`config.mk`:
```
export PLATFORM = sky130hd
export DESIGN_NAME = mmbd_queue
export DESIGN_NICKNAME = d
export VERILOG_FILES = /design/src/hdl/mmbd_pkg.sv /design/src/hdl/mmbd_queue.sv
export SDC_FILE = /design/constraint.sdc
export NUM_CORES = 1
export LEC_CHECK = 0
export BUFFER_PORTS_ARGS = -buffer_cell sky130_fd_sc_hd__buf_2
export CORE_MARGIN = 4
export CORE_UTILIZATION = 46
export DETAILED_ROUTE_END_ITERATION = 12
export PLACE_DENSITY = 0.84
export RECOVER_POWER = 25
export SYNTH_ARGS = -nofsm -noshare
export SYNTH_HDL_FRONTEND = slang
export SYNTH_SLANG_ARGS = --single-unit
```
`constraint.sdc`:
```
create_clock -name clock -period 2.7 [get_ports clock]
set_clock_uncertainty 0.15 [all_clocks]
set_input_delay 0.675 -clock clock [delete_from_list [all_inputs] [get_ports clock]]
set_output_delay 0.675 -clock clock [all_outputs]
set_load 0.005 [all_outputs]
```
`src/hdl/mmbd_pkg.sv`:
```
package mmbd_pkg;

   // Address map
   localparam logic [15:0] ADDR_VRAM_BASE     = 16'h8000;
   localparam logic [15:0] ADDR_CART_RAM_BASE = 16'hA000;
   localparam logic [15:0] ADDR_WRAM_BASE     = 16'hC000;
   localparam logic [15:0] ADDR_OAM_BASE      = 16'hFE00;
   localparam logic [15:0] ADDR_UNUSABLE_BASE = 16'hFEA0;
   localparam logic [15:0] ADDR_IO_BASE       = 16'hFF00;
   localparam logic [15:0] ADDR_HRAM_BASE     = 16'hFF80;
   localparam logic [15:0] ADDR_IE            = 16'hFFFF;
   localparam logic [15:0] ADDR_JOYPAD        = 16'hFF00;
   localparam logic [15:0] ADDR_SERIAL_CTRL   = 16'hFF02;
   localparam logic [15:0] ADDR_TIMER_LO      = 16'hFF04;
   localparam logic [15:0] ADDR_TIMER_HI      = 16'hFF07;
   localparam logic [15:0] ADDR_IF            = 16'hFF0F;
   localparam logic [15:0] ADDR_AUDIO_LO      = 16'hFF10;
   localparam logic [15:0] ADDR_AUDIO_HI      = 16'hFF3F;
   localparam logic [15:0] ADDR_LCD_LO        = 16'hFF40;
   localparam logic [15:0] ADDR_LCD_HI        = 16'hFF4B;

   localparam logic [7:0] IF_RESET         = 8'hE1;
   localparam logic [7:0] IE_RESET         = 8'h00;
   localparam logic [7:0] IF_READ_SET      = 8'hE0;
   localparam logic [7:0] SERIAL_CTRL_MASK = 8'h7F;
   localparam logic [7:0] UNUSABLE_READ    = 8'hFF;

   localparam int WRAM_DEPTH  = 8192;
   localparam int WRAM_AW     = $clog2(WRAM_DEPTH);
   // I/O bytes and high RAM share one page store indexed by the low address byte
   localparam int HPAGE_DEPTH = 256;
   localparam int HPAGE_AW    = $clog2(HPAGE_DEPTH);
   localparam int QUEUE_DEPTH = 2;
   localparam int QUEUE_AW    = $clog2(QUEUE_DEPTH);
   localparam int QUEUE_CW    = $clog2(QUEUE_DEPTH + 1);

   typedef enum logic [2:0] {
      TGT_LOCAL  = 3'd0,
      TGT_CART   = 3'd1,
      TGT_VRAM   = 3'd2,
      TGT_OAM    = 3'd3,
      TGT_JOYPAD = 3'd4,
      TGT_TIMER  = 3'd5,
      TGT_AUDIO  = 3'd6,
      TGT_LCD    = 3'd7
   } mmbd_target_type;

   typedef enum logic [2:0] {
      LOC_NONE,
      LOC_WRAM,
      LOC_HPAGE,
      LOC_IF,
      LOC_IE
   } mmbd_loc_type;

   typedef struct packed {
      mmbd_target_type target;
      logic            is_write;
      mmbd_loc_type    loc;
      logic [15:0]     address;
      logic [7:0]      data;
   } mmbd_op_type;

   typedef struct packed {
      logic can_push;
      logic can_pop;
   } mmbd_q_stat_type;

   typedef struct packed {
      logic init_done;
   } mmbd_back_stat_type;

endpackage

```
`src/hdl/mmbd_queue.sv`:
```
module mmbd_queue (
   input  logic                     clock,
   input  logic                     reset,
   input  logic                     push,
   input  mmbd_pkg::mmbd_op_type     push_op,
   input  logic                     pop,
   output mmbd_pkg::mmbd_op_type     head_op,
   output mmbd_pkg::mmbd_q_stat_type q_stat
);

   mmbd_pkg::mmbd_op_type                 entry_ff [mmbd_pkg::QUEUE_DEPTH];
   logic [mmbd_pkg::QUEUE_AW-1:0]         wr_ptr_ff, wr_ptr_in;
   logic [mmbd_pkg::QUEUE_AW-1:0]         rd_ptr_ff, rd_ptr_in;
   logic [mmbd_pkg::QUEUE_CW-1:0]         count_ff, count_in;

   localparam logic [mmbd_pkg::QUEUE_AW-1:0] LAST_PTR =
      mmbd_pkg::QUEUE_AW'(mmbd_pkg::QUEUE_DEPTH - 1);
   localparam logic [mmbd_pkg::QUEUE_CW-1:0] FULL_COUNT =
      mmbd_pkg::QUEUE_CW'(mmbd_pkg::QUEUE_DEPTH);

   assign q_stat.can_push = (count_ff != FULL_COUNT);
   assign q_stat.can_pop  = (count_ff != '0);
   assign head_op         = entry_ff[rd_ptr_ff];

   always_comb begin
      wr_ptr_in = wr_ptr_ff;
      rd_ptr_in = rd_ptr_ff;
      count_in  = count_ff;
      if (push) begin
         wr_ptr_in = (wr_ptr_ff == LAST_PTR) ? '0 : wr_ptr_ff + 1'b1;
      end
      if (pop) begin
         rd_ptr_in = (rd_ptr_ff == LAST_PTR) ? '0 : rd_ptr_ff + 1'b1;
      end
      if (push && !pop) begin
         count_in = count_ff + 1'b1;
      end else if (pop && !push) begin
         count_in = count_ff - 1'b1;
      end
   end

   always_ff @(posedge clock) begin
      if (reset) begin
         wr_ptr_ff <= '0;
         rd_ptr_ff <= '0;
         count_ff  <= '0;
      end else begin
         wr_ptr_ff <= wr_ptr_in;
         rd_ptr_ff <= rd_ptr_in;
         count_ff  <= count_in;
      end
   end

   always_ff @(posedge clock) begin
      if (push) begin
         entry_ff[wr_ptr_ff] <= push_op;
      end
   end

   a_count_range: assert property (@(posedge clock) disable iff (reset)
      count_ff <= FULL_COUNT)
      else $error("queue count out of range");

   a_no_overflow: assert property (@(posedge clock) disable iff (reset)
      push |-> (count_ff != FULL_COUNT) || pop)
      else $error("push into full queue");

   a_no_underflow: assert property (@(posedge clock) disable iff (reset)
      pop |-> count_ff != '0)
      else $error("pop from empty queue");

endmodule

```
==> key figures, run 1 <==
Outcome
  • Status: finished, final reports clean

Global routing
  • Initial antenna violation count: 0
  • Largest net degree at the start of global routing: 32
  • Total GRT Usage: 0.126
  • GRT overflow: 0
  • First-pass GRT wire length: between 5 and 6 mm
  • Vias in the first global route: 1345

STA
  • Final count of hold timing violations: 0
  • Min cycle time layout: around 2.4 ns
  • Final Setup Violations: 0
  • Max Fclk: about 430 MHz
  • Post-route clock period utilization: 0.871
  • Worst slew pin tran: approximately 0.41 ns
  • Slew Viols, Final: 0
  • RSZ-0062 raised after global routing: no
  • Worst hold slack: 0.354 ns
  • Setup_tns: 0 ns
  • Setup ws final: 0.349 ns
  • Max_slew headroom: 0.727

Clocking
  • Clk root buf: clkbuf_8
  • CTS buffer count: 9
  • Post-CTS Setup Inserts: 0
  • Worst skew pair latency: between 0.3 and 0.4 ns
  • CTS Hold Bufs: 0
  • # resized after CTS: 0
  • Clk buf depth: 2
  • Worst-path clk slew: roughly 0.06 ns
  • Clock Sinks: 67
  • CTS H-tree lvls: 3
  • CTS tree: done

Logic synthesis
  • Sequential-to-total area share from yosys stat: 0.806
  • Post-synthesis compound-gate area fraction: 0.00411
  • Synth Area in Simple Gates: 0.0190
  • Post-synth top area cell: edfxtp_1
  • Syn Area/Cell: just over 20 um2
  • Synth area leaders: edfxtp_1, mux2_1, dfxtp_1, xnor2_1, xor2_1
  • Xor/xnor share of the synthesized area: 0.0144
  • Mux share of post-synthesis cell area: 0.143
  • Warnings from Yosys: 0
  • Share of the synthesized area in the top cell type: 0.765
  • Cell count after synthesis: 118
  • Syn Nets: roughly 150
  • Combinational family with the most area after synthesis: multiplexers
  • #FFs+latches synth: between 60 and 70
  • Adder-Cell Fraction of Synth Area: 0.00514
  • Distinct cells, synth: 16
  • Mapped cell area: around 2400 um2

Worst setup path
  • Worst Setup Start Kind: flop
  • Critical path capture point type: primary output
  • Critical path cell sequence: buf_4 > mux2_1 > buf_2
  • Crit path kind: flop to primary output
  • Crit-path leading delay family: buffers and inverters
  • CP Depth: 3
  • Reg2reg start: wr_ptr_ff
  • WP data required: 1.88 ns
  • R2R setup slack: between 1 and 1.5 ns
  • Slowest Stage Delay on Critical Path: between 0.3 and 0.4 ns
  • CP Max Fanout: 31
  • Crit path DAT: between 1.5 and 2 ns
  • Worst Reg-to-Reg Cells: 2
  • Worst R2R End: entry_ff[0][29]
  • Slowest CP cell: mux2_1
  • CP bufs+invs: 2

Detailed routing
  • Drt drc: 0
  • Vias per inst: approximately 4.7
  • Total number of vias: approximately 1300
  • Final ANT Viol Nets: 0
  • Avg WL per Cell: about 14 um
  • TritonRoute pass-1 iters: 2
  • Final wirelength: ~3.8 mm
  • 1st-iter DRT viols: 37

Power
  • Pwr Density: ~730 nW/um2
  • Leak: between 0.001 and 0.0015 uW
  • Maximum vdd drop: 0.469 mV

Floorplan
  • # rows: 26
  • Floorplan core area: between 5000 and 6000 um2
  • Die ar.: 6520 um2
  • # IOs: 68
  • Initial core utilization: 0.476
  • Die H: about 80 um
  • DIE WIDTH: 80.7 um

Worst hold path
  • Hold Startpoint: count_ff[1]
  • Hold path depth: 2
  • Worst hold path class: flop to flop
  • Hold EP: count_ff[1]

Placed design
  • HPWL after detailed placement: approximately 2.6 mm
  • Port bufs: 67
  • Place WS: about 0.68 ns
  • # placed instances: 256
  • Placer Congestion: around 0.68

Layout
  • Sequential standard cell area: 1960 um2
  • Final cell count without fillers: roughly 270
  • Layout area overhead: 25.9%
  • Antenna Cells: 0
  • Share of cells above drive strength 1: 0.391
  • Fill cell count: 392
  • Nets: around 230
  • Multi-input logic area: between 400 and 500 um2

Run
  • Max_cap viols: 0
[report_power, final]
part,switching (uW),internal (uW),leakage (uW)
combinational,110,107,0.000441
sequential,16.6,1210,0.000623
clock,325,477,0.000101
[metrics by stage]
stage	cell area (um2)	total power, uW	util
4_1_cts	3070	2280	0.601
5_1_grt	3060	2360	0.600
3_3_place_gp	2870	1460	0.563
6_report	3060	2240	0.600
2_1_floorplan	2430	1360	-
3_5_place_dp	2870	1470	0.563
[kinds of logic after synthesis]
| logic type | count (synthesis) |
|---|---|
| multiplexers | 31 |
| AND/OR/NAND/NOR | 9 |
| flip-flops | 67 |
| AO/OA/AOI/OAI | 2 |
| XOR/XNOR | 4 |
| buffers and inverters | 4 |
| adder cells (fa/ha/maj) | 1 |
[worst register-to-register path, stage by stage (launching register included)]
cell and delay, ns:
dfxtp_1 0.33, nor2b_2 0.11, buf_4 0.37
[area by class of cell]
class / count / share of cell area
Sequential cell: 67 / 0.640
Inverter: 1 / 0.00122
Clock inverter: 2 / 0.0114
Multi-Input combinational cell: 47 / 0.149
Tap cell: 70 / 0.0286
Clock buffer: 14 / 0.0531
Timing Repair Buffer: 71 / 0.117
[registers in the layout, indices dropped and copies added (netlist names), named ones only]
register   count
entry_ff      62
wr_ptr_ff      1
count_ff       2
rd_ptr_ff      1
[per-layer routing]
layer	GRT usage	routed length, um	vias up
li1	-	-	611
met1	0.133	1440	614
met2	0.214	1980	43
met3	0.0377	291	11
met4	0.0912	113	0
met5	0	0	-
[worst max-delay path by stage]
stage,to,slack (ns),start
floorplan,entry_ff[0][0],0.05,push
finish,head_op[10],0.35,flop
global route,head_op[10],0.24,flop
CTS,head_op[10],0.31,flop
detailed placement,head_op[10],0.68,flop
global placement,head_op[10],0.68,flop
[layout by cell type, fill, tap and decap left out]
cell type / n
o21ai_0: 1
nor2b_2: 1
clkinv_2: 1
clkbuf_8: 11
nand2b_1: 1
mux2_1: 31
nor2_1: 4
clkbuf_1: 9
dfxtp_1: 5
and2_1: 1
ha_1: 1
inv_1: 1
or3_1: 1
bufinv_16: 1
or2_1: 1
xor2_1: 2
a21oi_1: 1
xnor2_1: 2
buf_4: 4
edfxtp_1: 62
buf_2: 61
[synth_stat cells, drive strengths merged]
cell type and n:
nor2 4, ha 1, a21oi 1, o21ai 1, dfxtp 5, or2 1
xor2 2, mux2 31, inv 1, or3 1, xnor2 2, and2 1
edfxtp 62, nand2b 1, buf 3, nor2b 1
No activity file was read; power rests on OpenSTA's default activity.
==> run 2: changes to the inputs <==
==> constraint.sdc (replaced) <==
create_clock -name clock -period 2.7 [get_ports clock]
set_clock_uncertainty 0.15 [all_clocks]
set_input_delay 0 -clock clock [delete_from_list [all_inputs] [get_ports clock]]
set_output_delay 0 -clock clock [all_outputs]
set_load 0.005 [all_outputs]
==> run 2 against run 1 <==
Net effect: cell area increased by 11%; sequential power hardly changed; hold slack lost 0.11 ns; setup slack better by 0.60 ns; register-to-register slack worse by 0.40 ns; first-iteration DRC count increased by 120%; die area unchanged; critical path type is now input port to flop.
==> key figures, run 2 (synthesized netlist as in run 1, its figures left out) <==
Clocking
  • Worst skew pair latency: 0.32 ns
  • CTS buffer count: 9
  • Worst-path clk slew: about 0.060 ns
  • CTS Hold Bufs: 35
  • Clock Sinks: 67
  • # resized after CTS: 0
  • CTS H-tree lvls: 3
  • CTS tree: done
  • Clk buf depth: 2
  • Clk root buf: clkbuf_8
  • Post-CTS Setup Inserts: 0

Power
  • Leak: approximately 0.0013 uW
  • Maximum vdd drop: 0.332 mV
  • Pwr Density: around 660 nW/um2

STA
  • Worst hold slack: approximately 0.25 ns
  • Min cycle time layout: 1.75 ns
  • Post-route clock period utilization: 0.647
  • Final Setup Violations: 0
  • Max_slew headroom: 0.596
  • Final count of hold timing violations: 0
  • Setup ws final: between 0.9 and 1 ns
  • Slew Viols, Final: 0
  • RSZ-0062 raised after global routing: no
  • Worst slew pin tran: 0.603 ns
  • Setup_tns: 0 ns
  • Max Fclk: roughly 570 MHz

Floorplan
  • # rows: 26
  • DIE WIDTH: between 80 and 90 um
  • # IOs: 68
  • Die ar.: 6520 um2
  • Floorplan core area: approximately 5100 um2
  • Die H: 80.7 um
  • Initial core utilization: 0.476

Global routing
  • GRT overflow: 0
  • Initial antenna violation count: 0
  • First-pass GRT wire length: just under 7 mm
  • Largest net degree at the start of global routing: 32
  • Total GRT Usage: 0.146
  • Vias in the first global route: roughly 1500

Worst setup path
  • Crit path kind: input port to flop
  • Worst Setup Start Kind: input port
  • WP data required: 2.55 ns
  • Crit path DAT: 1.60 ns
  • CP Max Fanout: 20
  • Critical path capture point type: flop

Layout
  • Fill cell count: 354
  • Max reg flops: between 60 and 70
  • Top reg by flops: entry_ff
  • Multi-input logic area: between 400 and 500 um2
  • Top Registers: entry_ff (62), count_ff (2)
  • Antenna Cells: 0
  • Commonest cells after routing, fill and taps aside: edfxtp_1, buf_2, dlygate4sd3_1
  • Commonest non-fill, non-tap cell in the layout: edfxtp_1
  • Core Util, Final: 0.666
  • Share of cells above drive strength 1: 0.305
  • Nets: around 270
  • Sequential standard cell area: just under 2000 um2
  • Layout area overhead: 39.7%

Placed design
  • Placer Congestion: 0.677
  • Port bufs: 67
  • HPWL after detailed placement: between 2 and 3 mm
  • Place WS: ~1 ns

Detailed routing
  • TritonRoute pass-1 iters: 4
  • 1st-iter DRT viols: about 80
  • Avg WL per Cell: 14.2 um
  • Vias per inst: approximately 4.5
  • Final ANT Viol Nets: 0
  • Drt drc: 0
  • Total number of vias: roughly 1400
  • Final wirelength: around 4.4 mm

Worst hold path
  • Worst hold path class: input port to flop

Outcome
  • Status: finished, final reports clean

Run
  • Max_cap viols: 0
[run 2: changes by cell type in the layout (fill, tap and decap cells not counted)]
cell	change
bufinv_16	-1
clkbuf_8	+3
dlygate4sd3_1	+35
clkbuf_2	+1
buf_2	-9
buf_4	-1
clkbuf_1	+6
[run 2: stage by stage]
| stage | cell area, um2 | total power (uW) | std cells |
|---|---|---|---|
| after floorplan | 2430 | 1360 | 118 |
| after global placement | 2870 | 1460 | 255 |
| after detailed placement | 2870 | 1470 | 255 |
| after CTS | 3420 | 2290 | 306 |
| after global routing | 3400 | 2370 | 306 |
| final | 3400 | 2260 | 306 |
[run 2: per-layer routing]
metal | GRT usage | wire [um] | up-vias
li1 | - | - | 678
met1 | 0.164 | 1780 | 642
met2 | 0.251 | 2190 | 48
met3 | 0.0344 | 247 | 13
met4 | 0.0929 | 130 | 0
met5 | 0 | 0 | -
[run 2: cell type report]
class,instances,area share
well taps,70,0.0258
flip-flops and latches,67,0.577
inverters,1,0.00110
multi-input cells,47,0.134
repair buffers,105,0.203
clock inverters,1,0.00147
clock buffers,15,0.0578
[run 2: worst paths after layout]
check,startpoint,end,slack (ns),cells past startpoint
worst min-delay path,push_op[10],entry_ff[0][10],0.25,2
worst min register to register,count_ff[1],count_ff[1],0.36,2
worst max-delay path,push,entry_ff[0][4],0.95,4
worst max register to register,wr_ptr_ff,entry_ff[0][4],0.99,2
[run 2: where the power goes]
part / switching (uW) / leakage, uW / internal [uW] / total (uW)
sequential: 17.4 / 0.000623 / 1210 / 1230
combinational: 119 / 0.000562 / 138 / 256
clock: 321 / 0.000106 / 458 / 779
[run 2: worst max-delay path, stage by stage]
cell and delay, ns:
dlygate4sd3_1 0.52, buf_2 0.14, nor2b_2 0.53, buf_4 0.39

Task to complete -> Each line in the listing above that includes the word "multiplexers" needs to be copied out.

Problem solution ->
  • Combinational family with the most area after synthesis: multiplexers
| multiplexers | 31 |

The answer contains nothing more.